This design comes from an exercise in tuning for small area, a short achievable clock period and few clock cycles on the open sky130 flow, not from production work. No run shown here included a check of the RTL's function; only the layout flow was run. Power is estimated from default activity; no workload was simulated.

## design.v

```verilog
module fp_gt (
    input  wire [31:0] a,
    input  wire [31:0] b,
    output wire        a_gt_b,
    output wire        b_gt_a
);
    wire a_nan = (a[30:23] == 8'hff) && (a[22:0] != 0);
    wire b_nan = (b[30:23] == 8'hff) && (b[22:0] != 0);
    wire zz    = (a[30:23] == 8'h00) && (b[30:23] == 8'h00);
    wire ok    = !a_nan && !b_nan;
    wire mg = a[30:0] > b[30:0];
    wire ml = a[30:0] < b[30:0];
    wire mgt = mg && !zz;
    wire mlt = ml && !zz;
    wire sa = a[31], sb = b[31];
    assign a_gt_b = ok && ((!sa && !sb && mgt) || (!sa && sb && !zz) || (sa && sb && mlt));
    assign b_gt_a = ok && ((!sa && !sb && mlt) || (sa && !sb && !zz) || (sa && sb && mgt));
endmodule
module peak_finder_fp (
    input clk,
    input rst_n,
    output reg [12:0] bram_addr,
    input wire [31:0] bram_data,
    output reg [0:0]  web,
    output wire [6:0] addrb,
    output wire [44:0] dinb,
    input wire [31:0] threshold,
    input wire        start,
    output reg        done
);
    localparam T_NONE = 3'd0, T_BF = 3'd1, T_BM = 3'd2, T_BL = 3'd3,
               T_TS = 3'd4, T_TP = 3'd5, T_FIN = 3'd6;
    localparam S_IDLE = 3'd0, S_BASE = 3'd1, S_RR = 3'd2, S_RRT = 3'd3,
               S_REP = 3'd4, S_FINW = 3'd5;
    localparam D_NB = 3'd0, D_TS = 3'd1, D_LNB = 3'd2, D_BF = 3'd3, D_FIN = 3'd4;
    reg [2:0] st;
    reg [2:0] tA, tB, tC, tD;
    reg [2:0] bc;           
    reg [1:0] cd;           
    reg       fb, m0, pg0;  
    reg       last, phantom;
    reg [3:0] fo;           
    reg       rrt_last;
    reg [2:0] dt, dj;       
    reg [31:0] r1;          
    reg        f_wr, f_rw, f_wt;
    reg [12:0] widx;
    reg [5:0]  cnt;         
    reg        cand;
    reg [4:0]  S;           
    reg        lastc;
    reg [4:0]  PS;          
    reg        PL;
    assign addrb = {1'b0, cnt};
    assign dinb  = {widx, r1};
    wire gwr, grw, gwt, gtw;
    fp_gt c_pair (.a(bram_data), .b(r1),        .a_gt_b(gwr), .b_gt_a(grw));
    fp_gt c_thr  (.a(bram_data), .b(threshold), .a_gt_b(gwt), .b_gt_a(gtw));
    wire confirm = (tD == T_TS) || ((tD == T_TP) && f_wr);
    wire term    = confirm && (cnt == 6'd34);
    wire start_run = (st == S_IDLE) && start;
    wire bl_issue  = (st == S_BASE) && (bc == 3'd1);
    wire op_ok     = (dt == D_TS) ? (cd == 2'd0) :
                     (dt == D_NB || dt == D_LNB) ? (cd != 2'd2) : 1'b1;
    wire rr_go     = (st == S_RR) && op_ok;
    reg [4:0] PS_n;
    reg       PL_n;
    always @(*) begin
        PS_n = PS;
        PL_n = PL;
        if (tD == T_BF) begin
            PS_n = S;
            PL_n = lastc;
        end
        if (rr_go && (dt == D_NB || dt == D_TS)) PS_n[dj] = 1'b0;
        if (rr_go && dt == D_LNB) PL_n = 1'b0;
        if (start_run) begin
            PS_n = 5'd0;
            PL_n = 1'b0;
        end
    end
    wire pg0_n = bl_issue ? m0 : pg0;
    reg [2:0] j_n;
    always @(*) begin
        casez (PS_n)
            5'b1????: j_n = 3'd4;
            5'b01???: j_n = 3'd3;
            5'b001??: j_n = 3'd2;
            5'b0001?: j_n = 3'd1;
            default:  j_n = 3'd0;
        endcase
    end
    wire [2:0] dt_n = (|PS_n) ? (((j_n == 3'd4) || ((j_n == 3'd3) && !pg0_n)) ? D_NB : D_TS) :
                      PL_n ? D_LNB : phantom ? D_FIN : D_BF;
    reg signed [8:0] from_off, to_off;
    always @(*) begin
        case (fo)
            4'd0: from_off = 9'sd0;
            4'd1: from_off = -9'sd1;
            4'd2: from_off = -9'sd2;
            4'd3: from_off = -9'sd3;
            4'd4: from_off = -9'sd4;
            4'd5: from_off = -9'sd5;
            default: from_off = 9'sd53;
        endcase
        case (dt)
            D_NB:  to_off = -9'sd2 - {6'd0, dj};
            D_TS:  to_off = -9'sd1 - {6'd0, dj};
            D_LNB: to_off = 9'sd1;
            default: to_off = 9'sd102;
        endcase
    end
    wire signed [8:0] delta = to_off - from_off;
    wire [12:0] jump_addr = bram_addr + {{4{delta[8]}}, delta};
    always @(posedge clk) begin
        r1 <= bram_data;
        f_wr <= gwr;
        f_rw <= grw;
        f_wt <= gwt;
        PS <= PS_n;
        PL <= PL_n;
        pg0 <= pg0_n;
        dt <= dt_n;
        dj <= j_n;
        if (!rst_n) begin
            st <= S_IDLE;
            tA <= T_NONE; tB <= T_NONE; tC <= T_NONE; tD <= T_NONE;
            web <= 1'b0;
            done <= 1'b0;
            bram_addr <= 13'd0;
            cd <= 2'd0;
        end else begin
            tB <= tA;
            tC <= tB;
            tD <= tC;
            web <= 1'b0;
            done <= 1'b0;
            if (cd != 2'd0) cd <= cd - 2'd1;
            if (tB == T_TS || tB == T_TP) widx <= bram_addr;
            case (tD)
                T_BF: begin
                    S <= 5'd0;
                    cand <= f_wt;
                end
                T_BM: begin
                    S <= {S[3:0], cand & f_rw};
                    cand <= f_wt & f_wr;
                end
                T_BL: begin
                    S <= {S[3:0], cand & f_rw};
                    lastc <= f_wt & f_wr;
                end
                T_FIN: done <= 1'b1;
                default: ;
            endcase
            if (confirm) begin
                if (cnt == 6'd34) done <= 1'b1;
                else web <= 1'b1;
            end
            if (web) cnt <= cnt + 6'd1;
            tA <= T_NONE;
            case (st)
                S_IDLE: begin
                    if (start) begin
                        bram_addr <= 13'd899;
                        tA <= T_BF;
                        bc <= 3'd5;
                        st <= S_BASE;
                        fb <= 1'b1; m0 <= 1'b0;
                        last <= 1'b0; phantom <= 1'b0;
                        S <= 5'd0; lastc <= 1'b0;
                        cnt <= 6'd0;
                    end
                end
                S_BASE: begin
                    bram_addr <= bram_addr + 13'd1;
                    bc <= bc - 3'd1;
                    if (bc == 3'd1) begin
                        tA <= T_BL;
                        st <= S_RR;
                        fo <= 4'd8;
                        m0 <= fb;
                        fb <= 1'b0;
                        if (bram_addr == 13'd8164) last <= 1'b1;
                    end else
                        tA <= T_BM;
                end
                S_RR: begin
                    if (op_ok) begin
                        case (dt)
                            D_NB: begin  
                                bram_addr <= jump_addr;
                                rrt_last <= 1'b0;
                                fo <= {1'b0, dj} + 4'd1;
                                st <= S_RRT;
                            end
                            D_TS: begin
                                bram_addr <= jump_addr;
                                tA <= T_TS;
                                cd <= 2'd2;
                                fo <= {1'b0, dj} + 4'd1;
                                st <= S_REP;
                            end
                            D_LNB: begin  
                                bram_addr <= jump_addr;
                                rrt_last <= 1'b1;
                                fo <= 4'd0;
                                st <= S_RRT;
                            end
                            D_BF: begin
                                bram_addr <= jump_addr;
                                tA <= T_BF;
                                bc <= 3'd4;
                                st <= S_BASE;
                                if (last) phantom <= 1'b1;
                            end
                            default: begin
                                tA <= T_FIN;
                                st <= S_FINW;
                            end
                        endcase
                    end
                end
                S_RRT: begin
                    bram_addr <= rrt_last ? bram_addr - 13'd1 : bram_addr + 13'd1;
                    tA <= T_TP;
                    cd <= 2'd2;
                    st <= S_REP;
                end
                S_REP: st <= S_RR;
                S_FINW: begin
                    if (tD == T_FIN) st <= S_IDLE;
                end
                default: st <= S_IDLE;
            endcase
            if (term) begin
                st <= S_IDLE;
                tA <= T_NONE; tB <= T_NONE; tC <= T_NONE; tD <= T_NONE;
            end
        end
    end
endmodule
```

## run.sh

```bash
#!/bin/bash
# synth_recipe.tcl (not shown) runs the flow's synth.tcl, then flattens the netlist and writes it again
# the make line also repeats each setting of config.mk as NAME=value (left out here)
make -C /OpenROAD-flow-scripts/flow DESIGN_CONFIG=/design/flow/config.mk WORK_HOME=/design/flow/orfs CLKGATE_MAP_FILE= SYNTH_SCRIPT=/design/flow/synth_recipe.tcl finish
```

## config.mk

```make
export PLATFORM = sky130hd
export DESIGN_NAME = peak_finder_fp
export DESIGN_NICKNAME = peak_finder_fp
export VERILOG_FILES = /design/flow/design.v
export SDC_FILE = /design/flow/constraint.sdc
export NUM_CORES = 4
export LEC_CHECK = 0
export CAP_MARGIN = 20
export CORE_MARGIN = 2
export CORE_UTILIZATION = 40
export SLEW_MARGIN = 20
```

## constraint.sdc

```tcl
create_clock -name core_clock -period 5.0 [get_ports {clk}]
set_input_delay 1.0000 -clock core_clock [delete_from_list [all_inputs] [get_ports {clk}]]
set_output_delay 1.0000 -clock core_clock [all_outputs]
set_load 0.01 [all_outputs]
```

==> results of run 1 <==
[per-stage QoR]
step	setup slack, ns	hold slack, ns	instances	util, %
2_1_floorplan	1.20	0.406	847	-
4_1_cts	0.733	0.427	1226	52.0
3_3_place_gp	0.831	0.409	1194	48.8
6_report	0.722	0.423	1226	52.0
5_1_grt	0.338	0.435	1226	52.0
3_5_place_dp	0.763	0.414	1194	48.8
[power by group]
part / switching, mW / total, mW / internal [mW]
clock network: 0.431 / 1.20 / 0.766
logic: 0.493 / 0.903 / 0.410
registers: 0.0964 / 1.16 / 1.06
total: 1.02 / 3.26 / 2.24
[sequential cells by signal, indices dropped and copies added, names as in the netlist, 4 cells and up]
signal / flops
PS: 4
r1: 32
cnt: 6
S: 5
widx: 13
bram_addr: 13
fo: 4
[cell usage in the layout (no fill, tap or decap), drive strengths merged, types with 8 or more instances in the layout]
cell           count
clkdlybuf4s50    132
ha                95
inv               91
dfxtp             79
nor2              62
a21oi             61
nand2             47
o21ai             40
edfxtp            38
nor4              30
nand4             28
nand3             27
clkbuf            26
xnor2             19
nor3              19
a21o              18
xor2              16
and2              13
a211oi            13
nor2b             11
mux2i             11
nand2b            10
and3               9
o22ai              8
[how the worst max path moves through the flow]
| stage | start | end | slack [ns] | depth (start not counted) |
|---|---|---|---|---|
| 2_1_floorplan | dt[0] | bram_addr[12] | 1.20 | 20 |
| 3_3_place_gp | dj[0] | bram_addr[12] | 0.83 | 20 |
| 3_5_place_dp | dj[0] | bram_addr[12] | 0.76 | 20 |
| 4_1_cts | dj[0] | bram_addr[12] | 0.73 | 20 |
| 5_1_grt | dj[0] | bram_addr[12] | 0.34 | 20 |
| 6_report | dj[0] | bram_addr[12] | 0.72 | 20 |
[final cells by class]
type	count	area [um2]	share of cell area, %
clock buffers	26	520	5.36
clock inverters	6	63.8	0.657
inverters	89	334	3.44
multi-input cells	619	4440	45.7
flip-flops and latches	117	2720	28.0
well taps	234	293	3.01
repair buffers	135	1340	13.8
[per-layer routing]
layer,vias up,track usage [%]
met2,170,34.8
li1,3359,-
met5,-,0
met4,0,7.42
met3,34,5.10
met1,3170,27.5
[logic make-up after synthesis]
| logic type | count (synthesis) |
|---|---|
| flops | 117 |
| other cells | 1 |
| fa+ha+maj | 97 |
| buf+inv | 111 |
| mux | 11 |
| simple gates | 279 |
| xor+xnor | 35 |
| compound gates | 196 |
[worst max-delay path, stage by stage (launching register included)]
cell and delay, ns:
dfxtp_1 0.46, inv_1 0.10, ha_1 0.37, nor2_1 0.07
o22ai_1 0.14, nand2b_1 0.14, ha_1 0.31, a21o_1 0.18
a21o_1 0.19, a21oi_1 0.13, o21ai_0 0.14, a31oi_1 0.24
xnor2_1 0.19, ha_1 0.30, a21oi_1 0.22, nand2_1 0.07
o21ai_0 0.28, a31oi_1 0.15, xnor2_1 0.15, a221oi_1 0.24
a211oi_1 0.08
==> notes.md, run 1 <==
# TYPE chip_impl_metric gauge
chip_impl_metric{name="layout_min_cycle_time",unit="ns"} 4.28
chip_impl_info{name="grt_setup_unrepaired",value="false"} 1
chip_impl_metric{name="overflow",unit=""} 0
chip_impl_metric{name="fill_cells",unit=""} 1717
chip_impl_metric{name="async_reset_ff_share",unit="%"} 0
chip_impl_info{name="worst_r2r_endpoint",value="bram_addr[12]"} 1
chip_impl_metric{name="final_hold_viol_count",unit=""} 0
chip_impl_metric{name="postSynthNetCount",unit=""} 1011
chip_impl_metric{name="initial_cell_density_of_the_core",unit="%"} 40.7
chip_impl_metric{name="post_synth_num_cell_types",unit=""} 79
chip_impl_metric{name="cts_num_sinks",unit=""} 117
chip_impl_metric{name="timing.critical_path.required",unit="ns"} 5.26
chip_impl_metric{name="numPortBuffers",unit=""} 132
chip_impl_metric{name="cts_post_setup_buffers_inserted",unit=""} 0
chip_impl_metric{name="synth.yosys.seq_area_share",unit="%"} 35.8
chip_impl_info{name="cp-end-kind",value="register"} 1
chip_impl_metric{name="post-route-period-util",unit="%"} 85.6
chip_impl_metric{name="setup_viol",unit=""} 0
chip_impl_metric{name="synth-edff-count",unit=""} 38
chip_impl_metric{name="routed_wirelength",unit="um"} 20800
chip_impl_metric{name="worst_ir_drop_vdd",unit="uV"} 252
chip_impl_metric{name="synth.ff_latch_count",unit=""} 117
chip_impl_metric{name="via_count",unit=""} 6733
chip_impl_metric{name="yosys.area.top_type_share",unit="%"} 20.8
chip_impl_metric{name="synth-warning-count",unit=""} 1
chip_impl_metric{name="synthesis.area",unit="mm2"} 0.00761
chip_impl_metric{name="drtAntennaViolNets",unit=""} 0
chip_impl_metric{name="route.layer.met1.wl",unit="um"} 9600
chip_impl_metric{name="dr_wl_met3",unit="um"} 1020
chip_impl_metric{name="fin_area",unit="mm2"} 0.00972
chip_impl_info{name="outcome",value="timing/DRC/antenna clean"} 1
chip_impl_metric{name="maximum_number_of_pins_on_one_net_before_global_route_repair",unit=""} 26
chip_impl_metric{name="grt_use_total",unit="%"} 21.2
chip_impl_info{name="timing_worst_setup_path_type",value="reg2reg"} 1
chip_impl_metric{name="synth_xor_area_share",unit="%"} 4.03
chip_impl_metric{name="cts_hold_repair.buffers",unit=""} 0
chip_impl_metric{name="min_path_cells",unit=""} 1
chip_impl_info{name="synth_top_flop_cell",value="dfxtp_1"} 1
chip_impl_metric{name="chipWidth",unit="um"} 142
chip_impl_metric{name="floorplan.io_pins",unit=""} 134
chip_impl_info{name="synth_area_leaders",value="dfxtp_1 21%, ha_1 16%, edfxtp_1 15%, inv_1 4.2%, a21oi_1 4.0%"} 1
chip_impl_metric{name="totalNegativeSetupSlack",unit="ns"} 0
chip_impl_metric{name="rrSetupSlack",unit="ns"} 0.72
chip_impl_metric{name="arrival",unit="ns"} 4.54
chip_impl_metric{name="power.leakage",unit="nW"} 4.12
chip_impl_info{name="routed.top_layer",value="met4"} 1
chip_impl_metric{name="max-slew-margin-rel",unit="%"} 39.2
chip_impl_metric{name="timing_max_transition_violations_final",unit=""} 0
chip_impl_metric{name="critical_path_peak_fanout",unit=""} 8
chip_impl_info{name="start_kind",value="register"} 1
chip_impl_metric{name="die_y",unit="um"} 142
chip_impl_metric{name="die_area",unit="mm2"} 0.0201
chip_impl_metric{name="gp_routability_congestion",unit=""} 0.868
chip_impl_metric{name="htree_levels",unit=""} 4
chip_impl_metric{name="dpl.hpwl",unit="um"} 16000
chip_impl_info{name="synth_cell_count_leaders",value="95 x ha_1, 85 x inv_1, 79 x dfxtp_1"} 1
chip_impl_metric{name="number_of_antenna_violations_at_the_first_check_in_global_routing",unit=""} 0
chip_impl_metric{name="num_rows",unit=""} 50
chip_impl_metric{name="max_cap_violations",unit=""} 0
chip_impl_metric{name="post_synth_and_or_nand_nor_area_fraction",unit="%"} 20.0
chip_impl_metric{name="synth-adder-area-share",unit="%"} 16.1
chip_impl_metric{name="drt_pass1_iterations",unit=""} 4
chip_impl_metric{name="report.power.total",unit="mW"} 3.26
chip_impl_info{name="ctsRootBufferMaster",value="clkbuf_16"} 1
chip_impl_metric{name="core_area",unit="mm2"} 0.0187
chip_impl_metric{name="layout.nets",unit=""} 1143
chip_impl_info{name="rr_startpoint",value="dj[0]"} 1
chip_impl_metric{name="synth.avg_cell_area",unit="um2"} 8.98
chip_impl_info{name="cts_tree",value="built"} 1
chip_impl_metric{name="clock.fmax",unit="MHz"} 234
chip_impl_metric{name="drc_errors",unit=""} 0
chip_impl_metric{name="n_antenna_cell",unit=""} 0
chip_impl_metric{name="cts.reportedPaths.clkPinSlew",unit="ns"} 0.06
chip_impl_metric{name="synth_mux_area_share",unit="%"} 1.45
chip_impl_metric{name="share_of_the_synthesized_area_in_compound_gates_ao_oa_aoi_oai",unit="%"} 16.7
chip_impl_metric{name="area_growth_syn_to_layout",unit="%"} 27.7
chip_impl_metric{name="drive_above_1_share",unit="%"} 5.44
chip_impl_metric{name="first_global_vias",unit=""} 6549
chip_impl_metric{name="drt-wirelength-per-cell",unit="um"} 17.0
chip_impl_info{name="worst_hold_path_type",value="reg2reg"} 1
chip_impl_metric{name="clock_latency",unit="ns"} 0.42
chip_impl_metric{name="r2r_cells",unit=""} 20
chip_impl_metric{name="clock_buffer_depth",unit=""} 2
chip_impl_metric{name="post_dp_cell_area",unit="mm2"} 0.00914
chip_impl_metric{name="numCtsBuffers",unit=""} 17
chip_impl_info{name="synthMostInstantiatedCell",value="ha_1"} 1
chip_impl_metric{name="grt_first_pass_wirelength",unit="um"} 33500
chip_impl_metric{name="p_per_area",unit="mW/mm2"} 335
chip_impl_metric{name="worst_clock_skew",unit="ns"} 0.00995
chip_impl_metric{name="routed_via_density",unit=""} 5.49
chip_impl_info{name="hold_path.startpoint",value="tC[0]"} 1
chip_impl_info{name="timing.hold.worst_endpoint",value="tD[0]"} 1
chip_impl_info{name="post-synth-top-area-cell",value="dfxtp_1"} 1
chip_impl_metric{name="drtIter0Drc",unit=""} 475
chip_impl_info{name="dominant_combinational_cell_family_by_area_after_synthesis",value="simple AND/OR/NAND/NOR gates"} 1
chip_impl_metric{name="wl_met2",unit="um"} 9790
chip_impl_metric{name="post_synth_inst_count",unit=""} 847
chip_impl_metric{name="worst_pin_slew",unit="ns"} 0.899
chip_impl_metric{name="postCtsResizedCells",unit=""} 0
○ ○ ○ ○ ○
> _What is expected_
Going through the material above, how many lines contain the word "instances"? Write only the number.

> _Exercise solution_
2